Lying on your stomach during pregnancy is safe in the first trimester and most of the second trimester. A large NIH-funded study of more than 8,700 women found that sleep position during early and mid pregnancy (up to 30 weeks) did not affect the risk of pregnancy complications, regardless of whether women slept on their stomach, back, or either side.
Why Your Baby Is Protected Early On
In the first trimester, your uterus is still tucked behind the pelvic bone, so lying face-down puts almost no pressure on it. Even as the uterus grows, the baby is surrounded by amniotic fluid inside the amniotic sac, which acts like a shock absorber. This fluid cushions the baby from your movements, whether you jump, fall, or press your weight against your abdomen during sleep.
The real limiting factor isn’t safety. It’s comfort. Most women find stomach sleeping physically awkward somewhere between 16 and 20 weeks simply because the belly gets in the way. If lying on your stomach still feels fine, there’s no medical reason to force yourself into a different position.

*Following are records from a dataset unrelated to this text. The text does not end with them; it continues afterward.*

Source: an optimization exercise on an open RTL-to-GDS flow (aim: small area and few clock cycles per item). Production flows keep margins and buffers that such runs may drop.
No functional check of the RTL was part of this run.

$ cat flow/config.mk
export PLATFORM = sky130hd
export DESIGN_NAME = waterfall_level_to_rgb_core
export DESIGN_NICKNAME = waterfall_level_to_rgb_core
export VERILOG_FILES = /design/flow/design.v
export SDC_FILE = /design/flow/constraint.sdc
export NUM_CORES = 4
export LEC_CHECK = 0
export CAP_MARGIN = 20
export CORE_MARGIN = 2
export CORE_UTILIZATION = 40
export SLEW_MARGIN = 20
$ cat flow/run.sh
#!/bin/bash
# synth_recipe.tcl (not shown) runs the flow's synth.tcl, then flattens the netlist and writes it again
# the make line also repeats each setting of config.mk as NAME=value (left out here)
make -C /OpenROAD-flow-scripts/flow DESIGN_CONFIG=/design/flow/config.mk WORK_HOME=/design/flow/orfs CLKGATE_MAP_FILE= SYNTH_SCRIPT=/design/flow/synth_recipe.tcl finish
$ cat flow/design.v
`default_nettype none
package wfc_pkg;
  localparam int LVL_W  = 16;
  localparam int FRAC_W = 16;
  localparam int QUO_W  = FRAC_W + 1;
  localparam int COL_W  = 8;
  localparam int APB_DW = 32;
  localparam int APB_AW = 3;
endpackage
`default_nettype wire
`default_nettype none
module wfc_apb_regs (
  input  wire logic                             clk,
  input  wire logic                             rst_n,
  input  wire logic                             psel,
  input  wire logic                             penable,
  input  wire logic                             pwrite,
  input  wire logic [wfc_pkg::APB_AW-1:0]       paddr,
  input  wire logic [wfc_pkg::APB_DW-1:0]       pwdata,
  output logic      [wfc_pkg::APB_DW-1:0]       prdata,
  output logic                                  pready,
  output logic signed [wfc_pkg::LVL_W-1:0]      low_level,
  output logic signed [wfc_pkg::LVL_W-1:0]      high_level
);
  logic signed [15:0] low_r;
  logic signed [15:0] high_r;
  logic               wr_en;
  assign pready = 1'b1;
  assign wr_en  = psel & penable & pwrite;
  always_ff @(posedge clk) begin
    if (!rst_n) begin
      low_r  <= 16'sd480;
      high_r <= 16'sd1440;
    end else if (wr_en) begin
      if (paddr[2]) high_r <= pwdata[15:0];
      else          low_r  <= pwdata[15:0];
    end
  end
  logic [15:0] rd;
  assign rd     = paddr[2] ? high_r : low_r;
  assign prdata = {{16{rd[15]}}, rd};
  assign low_level  = low_r;
  assign high_level = high_r;
endmodule
`default_nettype wire
`default_nettype none
module wfc_divider #(
  parameter logic [16:0] REG_AFTER = 17'b1_0100_1001_0010_0101
) (
  input  wire logic                             clk,
  input  wire logic                             rst_n,
  input  wire logic                             en,
  input  wire logic                             in_valid,
  input  wire logic signed [wfc_pkg::LVL_W-1:0] level,
  input  wire logic signed [wfc_pkg::LVL_W-1:0] low_level,
  input  wire logic signed [wfc_pkg::LVL_W-1:0] high_level,
  output logic                                  out_valid,
  output logic [wfc_pkg::QUO_W-1:0]             out_quo,
  output logic                                  out_dz
);
  logic [16:0] rng;
  logic [15:0] d_r;
  assign rng = {high_level[15], high_level} - {low_level[15], low_level};
  always_ff @(posedge clk) d_r <= rng[15:0];
  assign out_dz = (d_r == 16'd0);
  logic [16:0] off;
  logic        neg, rneg, dz0, eq, gt, yellow, black;
  assign off    = {level[15], level} - {low_level[15], low_level};
  assign neg    = off[16];
  assign rneg   = rng[16];
  assign dz0    = (rng[15:0] == 16'd0);
  assign eq     = (off[15:0] == rng[15:0]);
  assign gt     = (off[15:0] >  rng[15:0]);
  assign yellow = ~neg & (rneg | gt);
  assign black  = neg | (~yellow & dz0);
  logic [15:0] rem_c [0:16];
  logic [16:0] quo_c [0:16];
  logic        vld_c [0:16];
  logic [15:0] rem_i [0:16];
  logic [16:0] quo_i [0:16];
  logic        vld_i [0:16];
  assign rem_c[0] = yellow ? 16'd1 : (black | eq) ? 16'd0 : off[15:0];
  assign quo_c[0] = {16'd0, yellow | (~black & eq)};
  assign vld_c[0] = in_valid;
  for (genvar r = 0; r <= 16; r++) begin : g_row
    if (r > 0) begin : g_step
      localparam bit ENTRY = ((REG_AFTER & ((17'd1 << r) - 17'd1)) == 17'd0);
      logic [15:0] dv;
      logic [16:0] t;
      logic [16:0] diff;
      logic        qb;
      assign dv   = ENTRY ? rng[15:0] : d_r;
      assign t    = {rem_i[r-1], 1'b0};
      assign diff = t - {1'b0, dv};
      assign qb   = ~diff[16];
      assign rem_c[r] = qb ? diff[15:0] : t[15:0];
      assign quo_c[r] = {quo_i[r-1][15:0], qb};
      assign vld_c[r] = vld_i[r-1];
    end
    if (REG_AFTER[r]) begin : g_reg
      logic [15:0] rem_q;
      logic [16:0] quo_q;
      logic        vld_q;
      always_ff @(posedge clk) begin
        if (!rst_n)  vld_q <= 1'b0;
        else if (en) vld_q <= vld_c[r];
      end
      always_ff @(posedge clk) begin
        if (en) begin
          quo_q <= quo_c[r];
          if (r < 16) rem_q <= rem_c[r];
        end
      end
      assign rem_i[r] = rem_q;
      assign quo_i[r] = quo_q;
      assign vld_i[r] = vld_q;
    end else begin : g_comb
      assign rem_i[r] = rem_c[r];
      assign quo_i[r] = quo_c[r];
      assign vld_i[r] = vld_c[r];
    end
  end
  assign out_valid = vld_i[16];
  assign out_quo   = quo_i[16];
endmodule
`default_nettype wire
`default_nettype none
module wfc_colormap (
  input  wire logic [wfc_pkg::QUO_W-1:0] quo,
  input  wire logic                      dz,
  output logic [wfc_pkg::COL_W-1:0]      red,
  output logic [wfc_pkg::COL_W-1:0]      green,
  output logic [wfc_pkg::COL_W-1:0]      blue
);
  function automatic logic [7:0] up(input logic [16:0] x);
    logic [24:0] p;
    p  = {x, 8'd0} - {8'd0, x};
    up = p[23:16];
  endfunction
  logic [19:0] p9;
  logic [3:0]  ip;
  logic [16:0] x;
  logic [16:0] xd;
  logic [18:0] m;
  logic [26:0] pw;
  logic [24:0] pg;
  logic [7:0]  u, dn, wr, wg;
  logic        yel, blk;
  assign p9 = {3'b000, quo} + {quo, 3'b000};
  assign ip = p9[19:16];
  always_comb begin
    case (ip)
      4'd0, 4'd1: x = {1'b0, ip[0], p9[15:1]};
      4'd5:       x = {2'b00, p9[15:1]};
      4'd6:       x = {2'b01, p9[15:1]};
      4'd8, 4'd9: x = {ip[0], p9[15:0]};
      default:    x = {1'b0, p9[15:0]};
    endcase
  end
  assign xd = 17'd65536 - x;
  assign u  = up(x);
  assign dn = up(xd);
  assign m  = 19'd262144 - {2'b00, x};
  assign pw = {m, 8'd0} - {8'd0, m};
  assign wr = pw[25:18];
  assign pg = {x, 8'd0} - {8'd0, x};
  assign wg = pg[24:17];
  assign yel = quo[16] & (quo[15:0] != 16'd0);
  assign blk = dz & ~quo[16];
  always_comb begin
    if (yel) begin
      {red, green, blue} = {8'hFF, 8'hFF, 8'h00};
    end else if (blk) begin
      {red, green, blue} = 24'h000000;
    end else begin
      case (ip)
        4'd0, 4'd1: {red, green, blue} = {8'h00, 8'h00, u};
        4'd2:       {red, green, blue} = {8'h00, u, 8'hFF};
        4'd3:       {red, green, blue} = {8'h00, 8'hFF, dn};
        4'd4:       {red, green, blue} = {u, 8'hFF, 8'h00};
        4'd5, 4'd6: {red, green, blue} = {8'hFF, dn, 8'h00};
        4'd7:       {red, green, blue} = {8'hFF, 8'h00, u};
        default:    {red, green, blue} = {wr, wg, 8'hFF};
      endcase
    end
  end
endmodule
`default_nettype wire
`default_nettype none
module waterfall_level_to_rgb_core (
  input  wire logic                        clk,
  input  wire logic                        rst_n,
  input  wire logic                        in_valid,
  output logic                             in_ready,
  input  wire logic [wfc_pkg::LVL_W-1:0]   in_level,
  output logic                             out_valid,
  input  wire logic                        out_ready,
  output logic      [wfc_pkg::COL_W-1:0]   out_red,
  output logic      [wfc_pkg::COL_W-1:0]   out_green,
  output logic      [wfc_pkg::COL_W-1:0]   out_blue,
  input  wire logic                        psel,
  input  wire logic                        penable,
  input  wire logic                        pwrite,
  input  wire logic [wfc_pkg::APB_AW-1:0]  paddr,
  input  wire logic [wfc_pkg::APB_DW-1:0]  pwdata,
  output logic      [wfc_pkg::APB_DW-1:0]  prdata,
  output logic                             pready
);
  logic signed [wfc_pkg::LVL_W-1:0] low_level;
  logic signed [wfc_pkg::LVL_W-1:0] high_level;
  logic                             pipe_en;
  logic [wfc_pkg::QUO_W-1:0]        quo;
  logic                             dz;
  wfc_apb_regs u_regs (
    .clk        (clk),
    .rst_n      (rst_n),
    .psel       (psel),
    .penable    (penable),
    .pwrite     (pwrite),
    .paddr      (paddr),
    .pwdata     (pwdata),
    .prdata     (prdata),
    .pready     (pready),
    .low_level  (low_level),
    .high_level (high_level)
  );
  wfc_divider u_div (
    .clk        (clk),
    .rst_n      (rst_n),
    .en         (pipe_en),
    .in_valid   (in_valid),
    .level      (in_level),
    .low_level  (low_level),
    .high_level (high_level),
    .out_valid  (out_valid),
    .out_quo    (quo),
    .out_dz     (dz)
  );
  wfc_colormap u_cmap (
    .quo   (quo),
    .dz    (dz),
    .red   (out_red),
    .green (out_green),
    .blue  (out_blue)
  );
  assign pipe_en  = out_ready | ~out_valid;
  assign in_ready = pipe_en;
endmodule
`default_nettype wire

When Sleep Position Starts to Matter
The concern shifts after about 28 weeks, and it’s not about stomach sleeping. It’s about back sleeping. By the third trimester, the weight of the uterus can compress a major blood vessel called the inferior vena cava when you lie flat on your back. This compression can lower your blood pressure and reduce blood flow to the baby.
The data on this is striking. A meta-analysis of five studies involving over 3,100 pregnancies found that going to sleep on your back after 28 weeks roughly doubled the odds of stillbirth compared to falling asleep on the left side. Back sleeping also tripled the odds of the baby being born smaller than expected. The same analysis found no increased risk from sleeping on the right side or in any other non-supine position compared to the left side.

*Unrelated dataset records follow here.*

From an optimization exercise on the open Yosys and OpenROAD flow, aimed at small area; shortcuts taken in it are not production practice.
At most, simulation tests tie the RTL to the original design; equivalence was not proved.
Power is estimated from default activity; no workload was simulated.

==> inputs of run H <==
// tbu_top
module tbu_top (
  input  logic                 clk,
  input  logic                 sys_rst,
  input  logic                 in_valid,     
  input  tbu_pkg::stage_prev_t prev_state,
  input  tbu_pkg::stage_desc_t decision,
  output logic                 out_valid,
  output logic                 out_bit
);
==> module tbu_top, before the edit <==
module tbu_top (
  input  logic                 clk,
  input  logic                 sys_rst,
  input  logic                 in_valid,     
  input  tbu_pkg::stage_prev_t prev_state,
  input  tbu_pkg::stage_desc_t decision,
  output logic                 out_valid,
  output logic                 out_bit
);
  localparam int NS  = tbu_pkg::num_states;
  localparam int SW  = tbu_pkg::state_w;
  localparam int H   = tbu_pkg::half;
  localparam int BL  = tbu_pkg::blk_len;
  localparam int XM  = tbu_pkg::x_min;
  localparam int PL  = BL - SW;   
  tbu_pkg::row_t rows_q [NS];    
  tbu_pkg::row_t old_q  [NS];    
  tbu_pkg::row_t tmp_q  [H];     
  logic [H*SW-1:0] pbuf_q;       
  logic [H-1:0]    dbuf_q;       
  logic              ph_b;       
  tbu_pkg::blk_idx_t pos_q;      
  logic              have_prev;  
  tbu_pkg::state_t   ptr_q;      
  tbu_pkg::blk_idx_t rd_idx;
  logic              rd_active;
  tbu_pkg::state_t sel [H];
  logic            din [H];
  tbu_pkg::row_t   gat [H];
  tbu_pkg::row_t   nrow [H];
  always_comb begin
    for (int r = 0; r < H; r++) begin
      sel[r] = ph_b ? pbuf_q[r*SW +: SW] : prev_state[r*SW +: SW];
      din[r] = ph_b ? dbuf_q[r] : decision[r];
      gat[r] = rows_q[sel[r]];
      nrow[r][0] = din[r];
      nrow[r][PL-1:1] = gat[r][PL-2:0];
      if (pos_q == '0) begin
        nrow[r][BL-1:PL] = sel[r];
      end else if (pos_q < tbu_pkg::blk_idx_t'(XM)) begin
        nrow[r][BL-1:PL] = gat[r][BL-1:PL];
      end else begin
        nrow[r][BL-1:PL] = gat[r][BL-2:PL-1];
      end
    end
  end
  always_ff @(posedge clk) begin
    pbuf_q <= prev_state[NS*SW-1:H*SW];
    dbuf_q <= decision[NS-1:H];
    for (int r = 0; r < H; r++) tmp_q[r] <= nrow[r];
    if (ph_b) begin
      for (int r = 0; r < H; r++) begin
        rows_q[r]   <= tmp_q[r];
        rows_q[H+r] <= nrow[r];
      end
    end
    if (in_valid && pos_q == '0) begin
      for (int s = 0; s < NS; s++) old_q[s] <= rows_q[s];
    end
  end
  always_ff @(posedge clk) begin
    if (sys_rst) begin
      ph_b      <= 1'b0;
      pos_q     <= '0;
      have_prev <= 1'b0;
      rd_active <= 1'b0;
      rd_idx    <= '0;
    end else begin
      ph_b <= in_valid;
      if (ph_b) begin
        if (pos_q == tbu_pkg::blk_idx_t'(BL - 1)) begin
          pos_q     <= '0;
          have_prev <= 1'b1;
        end else begin
          pos_q <= pos_q + 1'b1;
        end
      end
      if (rd_active) begin
        if (rd_idx == '0) rd_active <= 1'b0;
        else              rd_idx    <= rd_idx - 1'b1;
      end
      if (in_valid && have_prev && pos_q == tbu_pkg::blk_idx_t'(XM - 1)) begin
        rd_active <= 1'b1;
        rd_idx    <= tbu_pkg::blk_idx_t'(BL - 1);
      end
    end
  end
  always_ff @(posedge clk) begin
    if (in_valid && pos_q == tbu_pkg::blk_idx_t'(XM - 1)) begin
      ptr_q <= nrow[0][BL-1:PL];
    end
  end
  always_ff @(posedge clk) begin
    if (sys_rst) out_valid <= 1'b0;
    else         out_valid <= rd_active;
    out_bit <= old_q[ptr_q][rd_idx];
  end
endmodule
Settings: LEC_CHECK=0, ABC_AREA=1, CAP_MARGIN=20, CORE_MARGIN=2, CORE_UTILIZATION=30, SLEW_MARGIN=20; clock period 5.0 ns.
standard.sh (not shown) runs the stock make flow with config.mk's settings and CLKGATE_MAP_FILE= SYNTH_SCRIPT=/design/flow/synth_recipe.tcl, a recipe that flattens the netlist after the stock synthesis.
==> flow/flow/run.sh <==
#!/bin/bash
# Standard layout with three changes:
#  - synthesis maps the logic with the area-oriented ABC script in
#    flow/abc_area.script (ABC_AREA must be 1); the synthesis script itself
#    and the flip-flop mapping are ORFS's own;
#  - the port buffers are the smallest buffer cell;
#  - clock tree synthesis uses small clock buffers and no dummy loads.
set -euo pipefail
W=$(pwd)
rm -rf "$W/scripts_synth"
cp -r "$FLOW_HOME/scripts" "$W/scripts_synth"
cp "$W/flow/abc_area.script" "$W/scripts_synth/abc_area.script"
bash standard.sh SCRIPTS_DIR="$W/scripts_synth" synth > "$W/synth.log" 2>&1
bash standard.sh \
  "BUFFER_PORTS_ARGS=-buffer_cell sky130_fd_sc_hd__buf_1" \
  "CTS_ARGS=-sink_clustering_enable -repair_clock_nets -dont_use_dummy_load -buf_list {sky130_fd_sc_hd__clkbuf_4 sky130_fd_sc_hd__clkbuf_8}" \
  > "$W/layout.log" 2>&1
==> flow/flow/abc_area.script <==
strash
&get -n
&fraig -x
&put
scorr
dc2
dretime
strash
&get -n
&dch -f
&nf -R 1000
&put
==> run Y: changes against run H <==
--- a/flow/design.v
+++ b/flow/design.v
@@ -47,12 +47,5 @@
       din[r] = ph_b ? dbuf_q[r] : decision[r];
-      gat[r] = rows_q[sel[r]];
-      nrow[r][0] = din[r];
-      nrow[r][PL-1:1] = gat[r][PL-2:0];
-      if (pos_q == '0) begin
-        nrow[r][BL-1:PL] = sel[r];
-      end else if (pos_q < tbu_pkg::blk_idx_t'(XM)) begin
-        nrow[r][BL-1:PL] = gat[r][BL-1:PL];
-      end else begin
-        nrow[r][BL-1:PL] = gat[r][BL-2:PL-1];
-      end
+      gat[r] = rows_q[sel[r]];   
+      nrow[r] = {gat[r][BL-2:0], din[r]};
+      if (pos_q == '0) nrow[r][SW:1] = sel[r];
     end
--- a/flow/flow/run.sh
+++ b/flow/flow/run.sh
@@ -6,3 +6,4 @@
 #  - the port buffers are the smallest buffer cell;
-#  - clock tree synthesis uses small clock buffers and no dummy loads.
+#  - clock tree synthesis uses clkbuf_8 buffers, clusters of up to 16
+#    flip-flops and no dummy loads.
 set -euo pipefail
@@ -15,3 +16,3 @@
   "BUFFER_PORTS_ARGS=-buffer_cell sky130_fd_sc_hd__buf_1" \
-  "CTS_ARGS=-sink_clustering_enable -repair_clock_nets -dont_use_dummy_load -buf_list {sky130_fd_sc_hd__clkbuf_4 sky130_fd_sc_hd__clkbuf_8}" \
+  "CTS_ARGS=-sink_clustering_enable -repair_clock_nets -dont_use_dummy_load -sink_clustering_size 16 -sink_clustering_max_diameter 50 -buf_list {sky130_fd_sc_hd__clkbuf_8}" \
   > "$W/layout.log" 2>&1
Settings changed: GPL_TIMING_DRIVEN set to 0.
==> results.txt <==
Of run H and run Y, run H has the higher cell area (gap 7.6%, measured against run Y). Clock power: run Y is smaller than run H (25%). In run H the first-iteration DRC count is larger than in run Y, by about 18%. Flip-flop and latch count is the same in run Y and run H. Core utilization: run H is higher than run Y (1.1 points).
For run H, only the layout was checked, not whether the RTL still works.

## re-timing with driven ports
No port has a modelled driver above. Below, the same layouts with a new extraction and two added sets of constraints. Step 1 (the two cells are an assumption about what drives the block):
set clk [get_ports {clk}]
set_driving_cell -lib_cell sky130_fd_sc_hd__clkbuf_16 $clk
set_driving_cell -lib_cell sky130_fd_sc_hd__buf_2 [delete_from_list [all_inputs] $clk]
Step 2 adds t to the input delays and takes it off the output delays; t is the mean of the earliest and latest rising clock arrival at the registers after step 1. Input paths then give back, and output paths get back, about the clock's delay inside the block. Slacks: no drivers / after step 1 / after step 2; pairs: no drivers / after step 1.
run	shift t [ns]	slack for setup (ns)	worst slew at a driven data input, ns
run H	0.728	1.150 / 1.150 / 1.039	0.04
run Y	0.691	0.770 / 0.770 / 0.770	0.04
After both steps every run listed still meets setup and hold. For run H, which loses most, drivers alone change the setup slack by 0.000 ns; drivers and shift together by -0.111 ns.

Stomach sleeping in the third trimester is essentially a non-issue for a different reason: it’s nearly impossible to do comfortably with a full-term belly.
Left Side vs. Right Side vs. Any Side
You may have heard that the left side is the only “correct” sleep position during pregnancy. The NIH study challenges that idea. Among the 8,700 women tracked, adverse outcomes were no more common among right-side sleepers or back sleepers than left-side sleepers, at least through 30 weeks. After 28 weeks, the key recommendation is simply to avoid falling asleep flat on your back. Sleeping on either side is fine.
What If You Wake Up on Your Stomach or Back
Rolling onto your stomach or back during sleep is normal and not something to worry about. Stanford Medicine’s guidance is straightforward: sleeping on your stomach is okay if it’s comfortable. Your body gives you reliable signals here. Discomfort, dizziness, or nausea will typically wake you up or prompt you to shift before any harm is done. If you wake up on your back in the third trimester, just roll to your side and go back to sleep.
Practical Tips for Comfortable Sleep
As stomach sleeping becomes less feasible, a few adjustments can help. A pillow between your knees while side-sleeping takes pressure off your hips and lower back. A wedge pillow tucked under your belly provides support so you’re not pulling on your abdominal muscles. Some pregnancy pillows are shaped like a C or U and wrap around your entire body, keeping you propped on your side without conscious effort.
If you’re a committed stomach sleeper who misses the position, some women find that hugging a body pillow while angled slightly forward gives a similar sensation without putting direct weight on the belly. This “semi-prone” position is perfectly safe and can feel more natural than lying flat on your side.
Sleep quality tends to decline as pregnancy progresses regardless of position, thanks to frequent urination, heartburn, and general discomfort. Prioritizing whatever position lets you actually fall asleep and stay asleep matters more than chasing a theoretically perfect alignment, with the one exception of avoiding flat-on-your-back sleeping after 28 weeks.